_Task directions_: If a line in the entries below holds the string "software", copy it.

Data extracted from a collection
※
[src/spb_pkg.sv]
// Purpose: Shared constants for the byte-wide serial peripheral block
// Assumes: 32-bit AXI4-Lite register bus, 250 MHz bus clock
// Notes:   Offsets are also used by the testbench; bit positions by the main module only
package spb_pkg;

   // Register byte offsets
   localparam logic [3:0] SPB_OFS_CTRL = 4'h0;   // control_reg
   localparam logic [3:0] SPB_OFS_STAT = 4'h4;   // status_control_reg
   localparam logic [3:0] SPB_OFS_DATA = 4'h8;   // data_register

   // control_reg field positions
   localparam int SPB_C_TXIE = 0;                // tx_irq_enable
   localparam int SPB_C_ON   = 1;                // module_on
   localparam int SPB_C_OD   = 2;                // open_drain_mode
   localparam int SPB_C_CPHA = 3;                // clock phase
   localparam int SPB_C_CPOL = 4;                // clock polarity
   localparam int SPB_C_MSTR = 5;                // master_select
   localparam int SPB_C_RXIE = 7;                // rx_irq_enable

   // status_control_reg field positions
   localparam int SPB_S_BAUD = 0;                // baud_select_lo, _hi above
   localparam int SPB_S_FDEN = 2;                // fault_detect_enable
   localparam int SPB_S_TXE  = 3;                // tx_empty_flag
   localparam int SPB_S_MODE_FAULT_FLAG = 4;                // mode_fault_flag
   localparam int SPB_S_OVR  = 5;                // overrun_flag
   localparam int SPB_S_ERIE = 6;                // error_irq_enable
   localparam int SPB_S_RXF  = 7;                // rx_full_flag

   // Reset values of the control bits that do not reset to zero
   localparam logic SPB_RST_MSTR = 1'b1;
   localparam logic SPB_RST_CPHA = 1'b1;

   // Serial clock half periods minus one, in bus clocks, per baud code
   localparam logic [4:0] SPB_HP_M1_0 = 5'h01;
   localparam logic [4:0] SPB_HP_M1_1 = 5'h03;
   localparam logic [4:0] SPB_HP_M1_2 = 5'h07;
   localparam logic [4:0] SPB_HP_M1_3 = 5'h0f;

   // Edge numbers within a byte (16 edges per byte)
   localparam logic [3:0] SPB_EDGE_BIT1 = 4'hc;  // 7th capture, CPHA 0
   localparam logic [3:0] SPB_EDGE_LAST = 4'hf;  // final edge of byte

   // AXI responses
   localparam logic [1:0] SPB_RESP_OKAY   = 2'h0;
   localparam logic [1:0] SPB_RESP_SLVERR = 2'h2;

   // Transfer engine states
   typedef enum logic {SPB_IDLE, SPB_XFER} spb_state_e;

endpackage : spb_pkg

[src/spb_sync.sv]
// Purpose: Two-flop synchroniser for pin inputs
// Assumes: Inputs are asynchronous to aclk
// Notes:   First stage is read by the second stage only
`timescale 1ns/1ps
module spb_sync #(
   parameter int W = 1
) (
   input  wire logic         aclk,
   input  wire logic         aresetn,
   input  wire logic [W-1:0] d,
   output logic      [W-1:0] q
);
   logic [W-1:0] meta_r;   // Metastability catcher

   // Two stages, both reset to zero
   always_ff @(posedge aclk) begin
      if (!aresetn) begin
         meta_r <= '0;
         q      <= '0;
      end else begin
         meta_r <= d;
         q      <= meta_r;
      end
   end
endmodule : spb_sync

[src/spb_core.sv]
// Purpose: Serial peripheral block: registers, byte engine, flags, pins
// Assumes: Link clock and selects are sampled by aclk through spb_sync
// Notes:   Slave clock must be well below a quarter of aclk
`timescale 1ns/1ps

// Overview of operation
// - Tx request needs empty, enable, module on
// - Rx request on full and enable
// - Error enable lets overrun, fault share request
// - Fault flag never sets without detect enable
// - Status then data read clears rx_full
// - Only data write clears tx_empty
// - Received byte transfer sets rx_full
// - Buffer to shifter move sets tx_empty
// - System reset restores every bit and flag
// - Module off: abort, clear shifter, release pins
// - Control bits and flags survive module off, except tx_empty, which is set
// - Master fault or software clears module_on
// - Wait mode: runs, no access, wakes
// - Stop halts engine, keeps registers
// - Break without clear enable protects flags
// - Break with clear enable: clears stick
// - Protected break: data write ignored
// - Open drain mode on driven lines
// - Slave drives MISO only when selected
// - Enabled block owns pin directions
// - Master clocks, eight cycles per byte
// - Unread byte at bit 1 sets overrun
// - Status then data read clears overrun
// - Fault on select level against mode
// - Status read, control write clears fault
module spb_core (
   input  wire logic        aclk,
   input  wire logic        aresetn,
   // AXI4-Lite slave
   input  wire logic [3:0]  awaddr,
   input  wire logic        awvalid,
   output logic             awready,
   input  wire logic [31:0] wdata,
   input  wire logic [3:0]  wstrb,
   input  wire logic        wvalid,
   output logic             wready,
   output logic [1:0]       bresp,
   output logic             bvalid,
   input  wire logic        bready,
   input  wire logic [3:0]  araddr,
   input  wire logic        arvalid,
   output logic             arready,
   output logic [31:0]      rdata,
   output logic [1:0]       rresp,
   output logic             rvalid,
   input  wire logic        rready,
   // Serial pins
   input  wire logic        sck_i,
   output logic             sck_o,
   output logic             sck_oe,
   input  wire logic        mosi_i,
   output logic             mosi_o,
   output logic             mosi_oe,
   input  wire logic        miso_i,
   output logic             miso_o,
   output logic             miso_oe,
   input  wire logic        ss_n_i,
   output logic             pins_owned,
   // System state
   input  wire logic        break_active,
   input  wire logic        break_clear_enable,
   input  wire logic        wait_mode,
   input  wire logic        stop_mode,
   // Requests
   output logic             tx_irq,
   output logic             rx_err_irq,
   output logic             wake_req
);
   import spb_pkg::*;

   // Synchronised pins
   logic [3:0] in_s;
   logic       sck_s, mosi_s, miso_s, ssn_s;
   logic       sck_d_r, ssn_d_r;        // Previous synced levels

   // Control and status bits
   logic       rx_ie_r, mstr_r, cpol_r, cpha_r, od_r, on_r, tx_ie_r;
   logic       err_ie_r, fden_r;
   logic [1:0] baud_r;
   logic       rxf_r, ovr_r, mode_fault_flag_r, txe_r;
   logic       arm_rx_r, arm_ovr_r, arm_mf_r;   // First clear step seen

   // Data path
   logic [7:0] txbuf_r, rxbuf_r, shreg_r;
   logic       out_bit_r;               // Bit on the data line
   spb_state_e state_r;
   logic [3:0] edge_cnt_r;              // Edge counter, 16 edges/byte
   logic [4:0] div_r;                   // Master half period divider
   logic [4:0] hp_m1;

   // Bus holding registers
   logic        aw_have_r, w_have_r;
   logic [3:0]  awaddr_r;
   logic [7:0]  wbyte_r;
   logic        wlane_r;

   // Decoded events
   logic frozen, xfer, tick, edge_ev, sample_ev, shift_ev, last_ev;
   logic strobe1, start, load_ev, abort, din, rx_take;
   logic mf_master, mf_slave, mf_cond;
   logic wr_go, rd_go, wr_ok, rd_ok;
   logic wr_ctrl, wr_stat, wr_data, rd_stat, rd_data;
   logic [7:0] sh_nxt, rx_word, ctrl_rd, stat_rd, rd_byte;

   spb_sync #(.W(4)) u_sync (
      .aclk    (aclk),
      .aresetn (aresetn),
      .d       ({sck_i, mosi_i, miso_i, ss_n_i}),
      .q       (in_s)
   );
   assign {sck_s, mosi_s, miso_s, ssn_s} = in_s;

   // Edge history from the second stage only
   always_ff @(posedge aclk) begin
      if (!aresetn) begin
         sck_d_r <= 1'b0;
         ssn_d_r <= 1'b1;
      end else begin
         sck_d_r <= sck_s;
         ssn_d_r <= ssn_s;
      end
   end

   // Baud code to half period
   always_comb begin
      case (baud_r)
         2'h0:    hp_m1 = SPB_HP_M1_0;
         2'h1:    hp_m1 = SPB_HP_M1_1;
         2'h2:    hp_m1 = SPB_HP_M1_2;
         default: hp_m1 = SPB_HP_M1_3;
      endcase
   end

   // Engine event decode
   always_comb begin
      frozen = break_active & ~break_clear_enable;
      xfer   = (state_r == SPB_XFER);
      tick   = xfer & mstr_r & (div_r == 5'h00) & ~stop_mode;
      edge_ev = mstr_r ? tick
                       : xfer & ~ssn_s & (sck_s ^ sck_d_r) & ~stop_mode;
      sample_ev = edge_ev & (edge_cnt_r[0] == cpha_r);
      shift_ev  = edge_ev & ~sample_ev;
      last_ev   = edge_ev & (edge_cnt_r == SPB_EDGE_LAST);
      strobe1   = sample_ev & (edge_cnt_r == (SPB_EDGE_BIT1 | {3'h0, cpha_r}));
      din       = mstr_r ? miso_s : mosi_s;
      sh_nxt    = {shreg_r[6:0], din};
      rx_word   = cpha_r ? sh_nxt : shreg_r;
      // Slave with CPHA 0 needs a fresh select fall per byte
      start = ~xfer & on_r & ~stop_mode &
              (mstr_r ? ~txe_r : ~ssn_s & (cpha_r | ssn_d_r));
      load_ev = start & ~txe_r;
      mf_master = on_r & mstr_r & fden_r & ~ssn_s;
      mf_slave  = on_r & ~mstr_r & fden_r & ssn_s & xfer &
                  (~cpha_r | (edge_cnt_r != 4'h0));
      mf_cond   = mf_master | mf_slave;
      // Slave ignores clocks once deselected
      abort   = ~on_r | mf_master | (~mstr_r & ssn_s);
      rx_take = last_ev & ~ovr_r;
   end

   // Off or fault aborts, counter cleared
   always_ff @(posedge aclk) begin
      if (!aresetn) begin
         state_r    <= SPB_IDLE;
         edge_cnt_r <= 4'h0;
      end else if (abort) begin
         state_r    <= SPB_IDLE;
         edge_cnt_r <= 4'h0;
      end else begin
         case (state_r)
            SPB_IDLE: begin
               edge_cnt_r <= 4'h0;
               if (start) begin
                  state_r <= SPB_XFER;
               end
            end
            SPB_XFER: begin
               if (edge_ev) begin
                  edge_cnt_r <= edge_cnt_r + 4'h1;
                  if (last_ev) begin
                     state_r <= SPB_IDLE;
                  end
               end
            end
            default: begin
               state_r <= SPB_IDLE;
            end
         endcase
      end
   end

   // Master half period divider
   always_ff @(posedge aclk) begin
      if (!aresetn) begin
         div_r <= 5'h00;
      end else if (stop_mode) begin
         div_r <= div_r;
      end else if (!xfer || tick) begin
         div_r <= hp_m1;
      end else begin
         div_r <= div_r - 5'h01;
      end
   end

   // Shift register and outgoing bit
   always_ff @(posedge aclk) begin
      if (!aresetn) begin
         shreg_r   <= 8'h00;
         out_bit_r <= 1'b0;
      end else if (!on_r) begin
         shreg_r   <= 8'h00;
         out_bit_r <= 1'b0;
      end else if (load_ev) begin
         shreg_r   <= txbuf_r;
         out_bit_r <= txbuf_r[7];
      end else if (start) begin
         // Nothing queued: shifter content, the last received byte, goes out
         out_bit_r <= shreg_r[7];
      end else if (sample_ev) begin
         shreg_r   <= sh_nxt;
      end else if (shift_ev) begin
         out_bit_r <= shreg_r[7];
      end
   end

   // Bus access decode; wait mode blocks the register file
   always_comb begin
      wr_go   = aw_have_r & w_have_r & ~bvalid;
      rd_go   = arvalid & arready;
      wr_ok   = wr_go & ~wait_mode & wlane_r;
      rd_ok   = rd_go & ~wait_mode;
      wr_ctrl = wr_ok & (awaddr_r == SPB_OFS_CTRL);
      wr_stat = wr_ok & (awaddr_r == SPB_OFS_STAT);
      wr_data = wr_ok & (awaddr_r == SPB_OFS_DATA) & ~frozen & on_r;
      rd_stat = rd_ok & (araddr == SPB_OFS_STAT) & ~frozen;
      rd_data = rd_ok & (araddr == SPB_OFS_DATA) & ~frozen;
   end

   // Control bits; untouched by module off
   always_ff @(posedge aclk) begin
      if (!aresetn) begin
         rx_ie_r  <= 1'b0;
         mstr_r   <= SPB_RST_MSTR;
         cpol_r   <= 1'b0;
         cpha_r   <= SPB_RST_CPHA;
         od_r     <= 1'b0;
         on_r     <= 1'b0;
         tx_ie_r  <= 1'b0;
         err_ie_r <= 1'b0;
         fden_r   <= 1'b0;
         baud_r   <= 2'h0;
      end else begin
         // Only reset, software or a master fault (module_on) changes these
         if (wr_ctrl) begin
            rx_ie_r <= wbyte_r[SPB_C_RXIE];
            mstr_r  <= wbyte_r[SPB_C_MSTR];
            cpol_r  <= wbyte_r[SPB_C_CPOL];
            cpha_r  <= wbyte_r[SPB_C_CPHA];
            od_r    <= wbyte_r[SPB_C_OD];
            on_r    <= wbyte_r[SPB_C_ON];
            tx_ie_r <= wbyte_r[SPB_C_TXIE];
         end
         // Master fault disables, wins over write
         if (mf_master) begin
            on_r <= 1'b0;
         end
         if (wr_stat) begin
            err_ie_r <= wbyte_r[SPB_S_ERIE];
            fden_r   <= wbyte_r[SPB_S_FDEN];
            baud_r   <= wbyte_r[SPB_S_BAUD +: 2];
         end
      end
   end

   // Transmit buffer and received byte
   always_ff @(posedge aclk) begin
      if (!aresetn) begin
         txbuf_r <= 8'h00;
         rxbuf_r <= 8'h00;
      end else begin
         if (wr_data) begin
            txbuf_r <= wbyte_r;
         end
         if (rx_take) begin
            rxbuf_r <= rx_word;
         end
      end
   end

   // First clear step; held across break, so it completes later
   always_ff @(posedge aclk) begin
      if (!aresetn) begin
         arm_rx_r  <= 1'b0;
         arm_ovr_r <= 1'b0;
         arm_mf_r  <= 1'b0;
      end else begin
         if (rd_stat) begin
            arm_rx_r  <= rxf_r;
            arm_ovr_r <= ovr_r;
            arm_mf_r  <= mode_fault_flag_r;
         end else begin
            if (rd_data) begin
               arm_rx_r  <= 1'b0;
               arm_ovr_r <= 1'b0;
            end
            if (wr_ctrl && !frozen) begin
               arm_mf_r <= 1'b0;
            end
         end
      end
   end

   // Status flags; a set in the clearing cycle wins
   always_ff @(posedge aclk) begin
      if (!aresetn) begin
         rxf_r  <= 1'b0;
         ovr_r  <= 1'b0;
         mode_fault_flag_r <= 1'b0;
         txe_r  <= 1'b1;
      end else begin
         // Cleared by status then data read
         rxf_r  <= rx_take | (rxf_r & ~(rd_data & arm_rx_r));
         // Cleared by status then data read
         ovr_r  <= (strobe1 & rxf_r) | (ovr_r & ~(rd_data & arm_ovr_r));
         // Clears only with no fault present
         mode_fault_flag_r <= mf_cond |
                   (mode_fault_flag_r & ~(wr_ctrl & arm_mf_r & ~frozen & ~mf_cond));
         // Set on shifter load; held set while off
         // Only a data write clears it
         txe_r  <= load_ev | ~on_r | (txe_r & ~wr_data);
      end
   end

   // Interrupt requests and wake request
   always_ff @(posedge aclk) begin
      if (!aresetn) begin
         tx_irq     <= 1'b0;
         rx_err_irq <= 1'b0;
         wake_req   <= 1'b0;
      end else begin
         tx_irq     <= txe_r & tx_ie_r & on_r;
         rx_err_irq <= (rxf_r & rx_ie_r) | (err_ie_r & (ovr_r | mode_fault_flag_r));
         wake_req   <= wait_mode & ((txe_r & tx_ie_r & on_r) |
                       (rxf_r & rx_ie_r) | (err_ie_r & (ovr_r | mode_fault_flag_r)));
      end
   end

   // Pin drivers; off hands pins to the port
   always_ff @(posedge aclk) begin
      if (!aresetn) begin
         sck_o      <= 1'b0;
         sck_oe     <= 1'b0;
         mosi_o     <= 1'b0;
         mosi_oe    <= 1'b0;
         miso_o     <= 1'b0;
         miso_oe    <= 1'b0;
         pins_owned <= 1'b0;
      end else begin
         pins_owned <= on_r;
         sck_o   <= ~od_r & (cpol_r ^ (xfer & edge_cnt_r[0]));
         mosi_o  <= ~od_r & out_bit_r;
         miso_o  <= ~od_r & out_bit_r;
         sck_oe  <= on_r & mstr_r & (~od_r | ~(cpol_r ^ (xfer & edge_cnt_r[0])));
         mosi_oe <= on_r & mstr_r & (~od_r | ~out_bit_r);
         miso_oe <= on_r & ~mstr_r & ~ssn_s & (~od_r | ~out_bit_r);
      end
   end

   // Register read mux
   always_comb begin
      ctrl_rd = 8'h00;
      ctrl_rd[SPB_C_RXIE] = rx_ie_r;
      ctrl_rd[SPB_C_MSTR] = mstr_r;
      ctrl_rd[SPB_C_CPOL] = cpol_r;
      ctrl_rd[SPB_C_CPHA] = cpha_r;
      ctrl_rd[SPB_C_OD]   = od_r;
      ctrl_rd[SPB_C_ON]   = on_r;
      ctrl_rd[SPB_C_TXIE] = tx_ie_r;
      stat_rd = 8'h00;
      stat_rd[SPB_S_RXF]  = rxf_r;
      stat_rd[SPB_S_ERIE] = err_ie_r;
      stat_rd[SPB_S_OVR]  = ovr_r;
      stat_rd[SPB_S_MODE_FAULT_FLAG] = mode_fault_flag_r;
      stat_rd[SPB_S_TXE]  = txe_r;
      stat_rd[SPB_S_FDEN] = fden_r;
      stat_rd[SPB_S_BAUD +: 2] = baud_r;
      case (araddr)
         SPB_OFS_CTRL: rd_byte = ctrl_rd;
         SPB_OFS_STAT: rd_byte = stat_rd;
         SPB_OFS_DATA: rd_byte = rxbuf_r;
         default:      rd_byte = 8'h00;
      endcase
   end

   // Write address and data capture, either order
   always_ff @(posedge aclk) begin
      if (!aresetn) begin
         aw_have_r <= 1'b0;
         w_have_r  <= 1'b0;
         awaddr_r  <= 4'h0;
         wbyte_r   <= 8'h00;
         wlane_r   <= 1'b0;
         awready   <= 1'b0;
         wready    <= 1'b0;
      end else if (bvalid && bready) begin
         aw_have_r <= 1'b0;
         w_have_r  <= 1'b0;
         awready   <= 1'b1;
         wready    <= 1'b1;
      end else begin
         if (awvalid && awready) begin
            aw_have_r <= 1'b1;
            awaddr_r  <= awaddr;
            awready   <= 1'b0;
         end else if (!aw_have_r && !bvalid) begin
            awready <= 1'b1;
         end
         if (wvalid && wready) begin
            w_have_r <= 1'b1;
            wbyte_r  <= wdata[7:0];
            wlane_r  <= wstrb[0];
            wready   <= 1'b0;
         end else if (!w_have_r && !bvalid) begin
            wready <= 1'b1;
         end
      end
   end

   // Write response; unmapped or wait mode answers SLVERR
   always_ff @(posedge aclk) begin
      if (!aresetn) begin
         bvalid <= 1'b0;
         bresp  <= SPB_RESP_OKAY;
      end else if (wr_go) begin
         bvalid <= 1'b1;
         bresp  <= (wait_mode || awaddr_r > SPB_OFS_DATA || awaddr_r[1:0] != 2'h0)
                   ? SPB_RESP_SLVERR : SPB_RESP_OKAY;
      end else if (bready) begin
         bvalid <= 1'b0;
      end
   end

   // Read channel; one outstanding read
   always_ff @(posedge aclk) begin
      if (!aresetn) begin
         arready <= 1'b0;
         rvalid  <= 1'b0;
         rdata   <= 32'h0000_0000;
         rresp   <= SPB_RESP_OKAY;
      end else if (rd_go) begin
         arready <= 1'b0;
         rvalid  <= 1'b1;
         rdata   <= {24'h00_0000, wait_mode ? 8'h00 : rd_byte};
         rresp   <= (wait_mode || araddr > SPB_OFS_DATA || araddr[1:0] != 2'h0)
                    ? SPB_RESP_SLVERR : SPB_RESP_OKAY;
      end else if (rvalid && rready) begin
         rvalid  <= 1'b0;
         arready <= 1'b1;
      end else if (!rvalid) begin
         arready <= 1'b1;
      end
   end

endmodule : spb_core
※
_Response area_:
// - Master fault or software clears module_on
         // Only reset, software or a master fault (module_on) changes these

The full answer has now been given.